- Location: Pontevedra, Spain
- Date: May 4 2019

= 2019 ITU Long Distance Triathlon World Championships =

International sports competition

International sports competition

The 2019 ITU Long Distance Triathlon World Championships was a triathlon competition held in Pontevedra, Spain, on May 4 2019 and organized by the International Triathlon Union, now World Triathlon. It was the last edition held under the ITU branding.

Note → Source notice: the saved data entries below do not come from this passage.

--- src/rtl/demux1to3_stream.sv ---
// demux1to3_stream: registered 1-to-3 stream demultiplexer.
// One beat per cycle enters on a valid/ready input and is steered by in_sel
// (00=a, 01=b, 10=c) into a one-entry holding stage that drives the outputs.
// sel=11 is the unmapped code: by default the beat is accepted and dropped,
// and a saturating counter records how many were dropped.
// Optional feature macro: DEMUX_BCAST_EN -- when defined, sel=11 broadcasts
// the beat to all three outputs instead of dropping it.
module demux1to3_stream #(
  parameter int unsigned DATA_WIDTH = 8,
  parameter int unsigned CNT_WIDTH  = 8
) (
  input  logic                  clk,
  input  logic                  rst,
  input  logic                  in_valid,
  output logic                  in_ready,
  input  logic [DATA_WIDTH-1:0] in_data,
  input  logic [1:0]            in_sel,
  output logic                  a_valid,
  input  logic                  a_ready,
  output logic [DATA_WIDTH-1:0] a_data,
  output logic                  b_valid,
  input  logic                  b_ready,
  output logic [DATA_WIDTH-1:0] b_data,
  output logic                  c_valid,
  input  logic                  c_ready,
  output logic [DATA_WIDTH-1:0] c_data,
  output logic [CNT_WIDTH-1:0]  drop_cnt,
  output logic                  busy
);

  localparam logic [1:0] SEL_UNMAPPED = 2'b11;

  typedef enum logic {
    EMPTY = 1'b0,
    HOLD  = 1'b1
  } state_t;

  state_t                 state_q;
  logic [2:0]             pend_q;       // pending outputs, bit order {c,b,a}
  logic [DATA_WIDTH-1:0]  hold_data_q;
  logic [CNT_WIDTH-1:0]   drop_cnt_q;

  logic [2:0]             ready_vec;
  logic [2:0]             pend_left;
  logic [2:0]             pend_d;
  logic                   drain;
  logic                   accept;
  logic                   load;
  logic                   drop;

  // Handshake decode: which pending outputs survive this cycle, and whether a new beat may enter.
  // in_ready depends combinationally on the x_ready inputs so a draining stage can refill
  // in the same cycle and sustain one beat per clock.
  always_comb begin
    ready_vec = {c_ready, b_ready, a_ready};
    pend_left = pend_q & ~ready_vec;
    busy      = (state_q == HOLD);
    drain     = busy & (pend_left == '0);
    in_ready  = ~busy | drain;
    accept    = in_valid & in_ready;
    load      = 1'b0;
    drop      = 1'b0;
    pend_d    = pend_left;
    if (accept) begin
      if (in_sel != SEL_UNMAPPED) begin
        load = 1'b1;
        unique case (in_sel)
          2'b00:   pend_d = 3'b001;
          2'b01:   pend_d = 3'b010;
          default: pend_d = 3'b100;
        endcase
      end else begin
`ifdef DEMUX_BCAST_EN
        load   = 1'b1;
        pend_d = '1;
`else
        // Accepting implies the stage is empty or draining, so pend_left is already zero.
        drop   = 1'b1;
`endif
      end
    end
  end

  // Holding-stage FSM: EMPTY/HOLD tracks whether any output bit is pending; all outputs are registered.
  always_ff @(posedge clk or posedge rst) begin
    if (rst) begin
      state_q     <= EMPTY;
      pend_q      <= '0;
      hold_data_q <= '0;
      drop_cnt_q  <= '0;
    end else begin
      pend_q  <= pend_d;
      state_q <= (pend_d != '0) ? HOLD : EMPTY;
      if (load) begin
        hold_data_q <= in_data;
      end
      if (drop && (drop_cnt_q != '1)) begin
        drop_cnt_q <= drop_cnt_q + CNT_WIDTH'(1);
      end
    end
  end

  // Output mapping: every output shares the holding register; validity comes from its pending bit.
  always_comb begin
    a_valid  = pend_q[0];
    b_valid  = pend_q[1];
    c_valid  = pend_q[2];
    a_data   = hold_data_q;
    b_data   = hold_data_q;
    c_data   = hold_data_q;
    drop_cnt = drop_cnt_q;
  end

endmodule
### src/rtl/qu_boot_loader_pkg.sv
`default_nettype none
// ============================================================================
//  Module   : qu_common (package)
//  Purpose  : Shared types and constants for the Qu boot loader and its
//             neighbours: boot FSM state encoding, start-of-image byte,
//             program-counter width and the word-address type.
//  Revision : 1.0 - initial release
// ============================================================================
package qu_common;

    // Word-address width of the unified program/data memory.
    localparam int QU_PC_WIDTH = 8;

    // Start-of-image marker byte on the boot stream.
    localparam logic [7:0] QU_BOOT_MAGIC = 8'h51;

    typedef logic [QU_PC_WIDTH-1:0] mem_word_addr_t;

    typedef enum logic [2:0] {
        BOOT_IDLE = 3'd0,
        BOOT_LEN  = 3'd1,
        BOOT_DATA = 3'd2,
        BOOT_CHK  = 3'd3,
        BOOT_DONE = 3'd4,
        BOOT_ERR  = 3'd5
    } boot_state_t;

    // The byte stream is accepted in every state except the two terminal ones.
    function automatic logic boot_rx_open(input boot_state_t s);
        return (s != BOOT_DONE) && (s != BOOT_ERR);
    endfunction

endpackage
`default_nettype wire

### src/rtl/qu_boot_loader_if.sv
`default_nettype none
// ============================================================================
//  Module   : qu_boot_loader_if (interface)
//  Purpose  : Byte-stream input and memory write port of the boot loader.
//  Signals  : rx_valid/rx_data/rx_ready  - byte stream handshake
//             mem_wr_en/mem_addr/mem_wr_data - word write port
//  Modports : master - the loader (consumes stream, drives memory writes)
//             slave  - the environment (sources stream, observes writes)
//  Revision : 1.0 - initial release
// ============================================================================
interface qu_boot_loader_if #(
    parameter int ADDR_WIDTH = qu_common::QU_PC_WIDTH
);
    logic                  rx_valid;
    logic [7:0]            rx_data;
    logic                  rx_ready;
    logic                  mem_wr_en;
    logic [ADDR_WIDTH-1:0] mem_addr;
    logic [31:0]           mem_wr_data;

    modport master (
        input  rx_valid,
        input  rx_data,
        output rx_ready,
        output mem_wr_en,
        output mem_addr,
        output mem_wr_data
    );

    modport slave (
        output rx_valid,
        output rx_data,
        input  rx_ready,
        input  mem_wr_en,
        input  mem_addr,
        input  mem_wr_data
    );
endinterface
`default_nettype wire

### src/rtl/qu_boot_loader_boot_byte_assembler.sv
`default_nettype none
// ============================================================================
//  Module   : boot_byte_assembler
//  Purpose  : Collects four bytes little-endian into a 32-bit word.
//             o_word_ready is combinational and fires on the 4th byte, with
//             o_word already holding the complete word, so the caller can
//             register the word on the same edge the last byte is accepted.
//  Ports    : clk, rst        - clock, synchronous active-high reset
//             i_clear         - restart assembly at byte 0
//             i_byte_valid    - byte accepted this cycle
//             i_byte_data     - byte value
//             o_word          - assembled word (valid when o_word_ready)
//             o_word_ready    - 4th byte of a word accepted this cycle
//  Revision : 1.0 - initial release
// ============================================================================
module boot_byte_assembler (
    input  wire logic        clk,
    input  wire logic        rst,
    input  wire logic        i_clear,
    input  wire logic        i_byte_valid,
    input  wire logic [7:0]  i_byte_data,
    output logic      [31:0] o_word,
    output logic             o_word_ready
);
    logic [1:0]  r_count;
    // Holds the three earlier bytes; the newest byte enters at the top so
    // byte 0 ends up in the least-significant position.
    logic [23:0] r_shift;

    assign o_word       = {i_byte_data, r_shift};
    assign o_word_ready = i_byte_valid && (r_count == 2'd3);

    always_ff @(posedge clk) begin
        if (rst || i_clear) begin
            r_count <= 2'd0;
            r_shift <= 24'd0;
        end else if (i_byte_valid) begin
            r_count <= r_count + 2'd1;
            r_shift <= {i_byte_data, r_shift[23:8]};
        end
    end
endmodule
`default_nettype wire

### src/rtl/qu_boot_loader.sv
`default_nettype none
// ============================================================================
//  Module   : qu_boot_loader
//  Purpose  : Receives a program image as a byte stream (MAGIC, 4-byte
//             little-endian word count N, N little-endian data words and,
//             with QU_BOOT_CHECKSUM_EN defined, one XOR checksum byte over
//             the data bytes), writes it word by word into program memory
//             and holds the core in reset until the image is loaded.
//  Ports    : clk, rst  - clock, synchronous active-high reset
//             bus       - qu_boot_loader_if.master (stream in, memory write)
//             core_rst  - core reset, released only on successful load
//             done      - image loaded (sticky until rst)
//             error     - load failed (sticky until rst)
//  Options  : QU_BOOT_CHECKSUM_EN - adds the CHK state and checksum byte
//  Revision : 1.0 - initial release
// ============================================================================
module qu_boot_loader
    import qu_common::*;
#(
    parameter int         ADDR_WIDTH = QU_PC_WIDTH,
    parameter logic [7:0] MAGIC      = QU_BOOT_MAGIC
) (
    input  wire logic          clk,
    input  wire logic          rst,
    qu_boot_loader_if.master   bus,
    output logic               core_rst,
    output logic               done,
    output logic               error
);
    // Largest legal word count is the full memory capacity.
    localparam logic [32:0] c_capacity = 33'd1 << ADDR_WIDTH;

`ifdef QU_BOOT_CHECKSUM_EN
    localparam boot_state_t c_end_state = BOOT_CHK;
`else
    localparam boot_state_t c_end_state = BOOT_DONE;
`endif

    boot_state_t           r_state;
    boot_state_t           w_state_nxt;
    logic                  r_rx_ready;
    logic                  r_mem_wr_en;
    logic [ADDR_WIDTH-1:0] r_mem_addr;
    logic [31:0]           r_mem_wr_data;
    logic                  r_core_rst;
    logic                  r_done;
    logic                  r_error;
    // One bit wider than the address so N == capacity is representable.
    logic [ADDR_WIDTH:0]   r_word_cnt;
    logic [ADDR_WIDTH:0]   r_word_total;
    logic [ADDR_WIDTH:0]   w_word_cnt_inc;
`ifdef QU_BOOT_CHECKSUM_EN
    logic [7:0]            r_checksum;
`endif

    logic                  w_accept;
    logic                  w_asm_valid;
    logic                  w_asm_clear;
    logic [31:0]           w_word;
    logic                  w_word_ready;

    assign w_accept       = bus.rx_valid && r_rx_ready;
    assign w_asm_valid    = w_accept && ((r_state == BOOT_LEN) || (r_state == BOOT_DATA));
    // Realign the assembler to byte 0 while waiting for a header.
    assign w_asm_clear    = (r_state == BOOT_IDLE);
    assign w_word_cnt_inc = r_word_cnt + 1'b1;

    boot_byte_assembler u_asm (
        .clk          (clk),
        .rst          (rst),
        .i_clear      (w_asm_clear),
        .i_byte_valid (w_asm_valid),
        .i_byte_data  (bus.rx_data),
        .o_word       (w_word),
        .o_word_ready (w_word_ready)
    );

    always_comb begin
        w_state_nxt = r_state;
        case (r_state)
            BOOT_IDLE: begin
                if (w_accept && (bus.rx_data == MAGIC)) begin
                    w_state_nxt = BOOT_LEN;
                end
            end
            BOOT_LEN: begin
                if (w_word_ready) begin
                    if ({1'b0, w_word} > c_capacity) begin
                        w_state_nxt = BOOT_ERR;
                    end else if (w_word == 32'd0) begin
                        w_state_nxt = c_end_state;
                    end else begin
                        w_state_nxt = BOOT_DATA;
                    end
                end
            end
            BOOT_DATA: begin
                if (w_word_ready && (w_word_cnt_inc == r_word_total)) begin
                    w_state_nxt = c_end_state;
                end
            end
`ifdef QU_BOOT_CHECKSUM_EN
            BOOT_CHK: begin
                if (w_accept) begin
                    w_state_nxt = (bus.rx_data == r_checksum) ? BOOT_DONE : BOOT_ERR;
                end
            end
`endif
            default: begin
                w_state_nxt = r_state;
            end
        endcase
    end

    always_ff @(posedge clk) begin
        if (rst) begin
            r_state       <= BOOT_IDLE;
            r_rx_ready    <= 1'b1;
            r_mem_wr_en   <= 1'b0;
            r_mem_addr    <= '0;
            r_mem_wr_data <= 32'd0;
            r_core_rst    <= 1'b1;
            r_done        <= 1'b0;
            r_error       <= 1'b0;
            r_word_cnt    <= '0;
            r_word_total  <= '0;
`ifdef QU_BOOT_CHECKSUM_EN
            r_checksum    <= 8'd0;
`endif
        end else begin
            r_state     <= w_state_nxt;
            // Status outputs follow the next state so they change together
            // with the state register.
            r_rx_ready  <= boot_rx_open(w_state_nxt);
            r_core_rst  <= (w_state_nxt != BOOT_DONE);
            r_done      <= (w_state_nxt == BOOT_DONE);
            r_error     <= (w_state_nxt == BOOT_ERR);
            r_mem_wr_en <= 1'b0;

            if ((r_state == BOOT_LEN) && w_word_ready) begin
                r_word_total <= w_word[ADDR_WIDTH:0];
                r_word_cnt   <= '0;
            end

            if ((r_state == BOOT_DATA) && w_word_ready) begin
                r_mem_wr_en   <= 1'b1;
                r_mem_addr    <= r_word_cnt[ADDR_WIDTH-1:0];
                r_mem_wr_data <= w_word;
                r_word_cnt    <= w_word_cnt_inc;
            end

`ifdef QU_BOOT_CHECKSUM_EN
            if (r_state == BOOT_IDLE) begin
                r_checksum <= 8'd0;
            end else if ((r_state == BOOT_DATA) && w_accept) begin
                r_checksum <= r_checksum ^ bus.rx_data;
            end
`endif
        end
    end

    assign bus.rx_ready    = r_rx_ready;
    assign bus.mem_wr_en   = r_mem_wr_en;
    assign bus.mem_addr    = r_mem_addr;
    assign bus.mem_wr_data = r_mem_wr_data;
    assign core_rst        = r_core_rst;
    assign done            = r_done;
    assign error           = r_error;
endmodule
`default_nettype wire

### src/flat_wrapper.sv
// flat-port wrapper written by rule: the top's interface ports become plain ports
module qu_boot_loader_flat import qu_common::*;
#(
    parameter int         ADDR_WIDTH = QU_PC_WIDTH,
    parameter logic [7:0] MAGIC      = QU_BOOT_MAGIC
)
  (clk, rst, core_rst, done, error, bus_rx_valid, bus_rx_data, bus_rx_ready, bus_mem_wr_en, bus_mem_addr, bus_mem_wr_data);
  qu_boot_loader_if #(.ADDR_WIDTH(ADDR_WIDTH)) bus_i ();
  input  wire logic clk;
  input  wire logic rst;
  output logic core_rst;
  output logic done;
  output logic error;
  input wire logic [$bits(bus_i.rx_valid)-1:0] bus_rx_valid;
  input wire logic [$bits(bus_i.rx_data)-1:0] bus_rx_data;
  output wire logic [$bits(bus_i.rx_ready)-1:0] bus_rx_ready;
  output wire logic [$bits(bus_i.mem_wr_en)-1:0] bus_mem_wr_en;
  output wire logic [$bits(bus_i.mem_addr)-1:0] bus_mem_addr;
  output wire logic [$bits(bus_i.mem_wr_data)-1:0] bus_mem_wr_data;
  assign bus_i.rx_valid = bus_rx_valid;
  assign bus_i.rx_data = bus_rx_data;
  assign bus_rx_ready = bus_i.rx_ready;
  assign bus_mem_wr_en = bus_i.mem_wr_en;
  assign bus_mem_addr = bus_i.mem_addr;
  assign bus_mem_wr_data = bus_i.mem_wr_data;
  qu_boot_loader #(.ADDR_WIDTH(ADDR_WIDTH), .MAGIC(MAGIC)) u_core (.clk(clk), .rst(rst), .bus(bus_i), .core_rst(core_rst), .done(done), .error(error));
endmodule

The elite races for men and consisted of a 1.5 km swim, 110 km bike and 30 km run, longer than the standard 1.5 km swim, 40 km bike and 10 km run associated with the World Triathlon Championship Series and the Olympic Games, but shorter than the classic Ironman Triathlon event. The swim element had been shortened in line with ITU regulations due to concerns over the water temperature.

The championship was held as part of the 2019 ITU World Multi-sports Championships which crowned several world champions in non Olympic distance events governed by the then-ITU.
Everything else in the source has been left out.